[Task inputs — start]

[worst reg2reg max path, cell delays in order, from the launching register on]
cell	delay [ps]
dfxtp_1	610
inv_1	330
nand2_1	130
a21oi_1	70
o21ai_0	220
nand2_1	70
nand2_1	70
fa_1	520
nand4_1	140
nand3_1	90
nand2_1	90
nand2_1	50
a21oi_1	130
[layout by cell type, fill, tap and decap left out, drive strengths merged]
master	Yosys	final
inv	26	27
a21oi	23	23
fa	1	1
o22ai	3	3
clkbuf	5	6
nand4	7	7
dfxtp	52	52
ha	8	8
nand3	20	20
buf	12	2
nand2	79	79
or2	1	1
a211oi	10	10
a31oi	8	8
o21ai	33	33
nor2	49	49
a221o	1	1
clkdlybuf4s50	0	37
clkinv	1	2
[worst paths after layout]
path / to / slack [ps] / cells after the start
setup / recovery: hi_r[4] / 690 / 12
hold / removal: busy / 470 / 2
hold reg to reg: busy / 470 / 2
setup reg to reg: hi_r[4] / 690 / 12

[Task inputs — finish]

§ **Exercise directions**: Since only lines holding the word "worst" matter, count them in the data above and report the number alone.

§ **Result of the task**: 2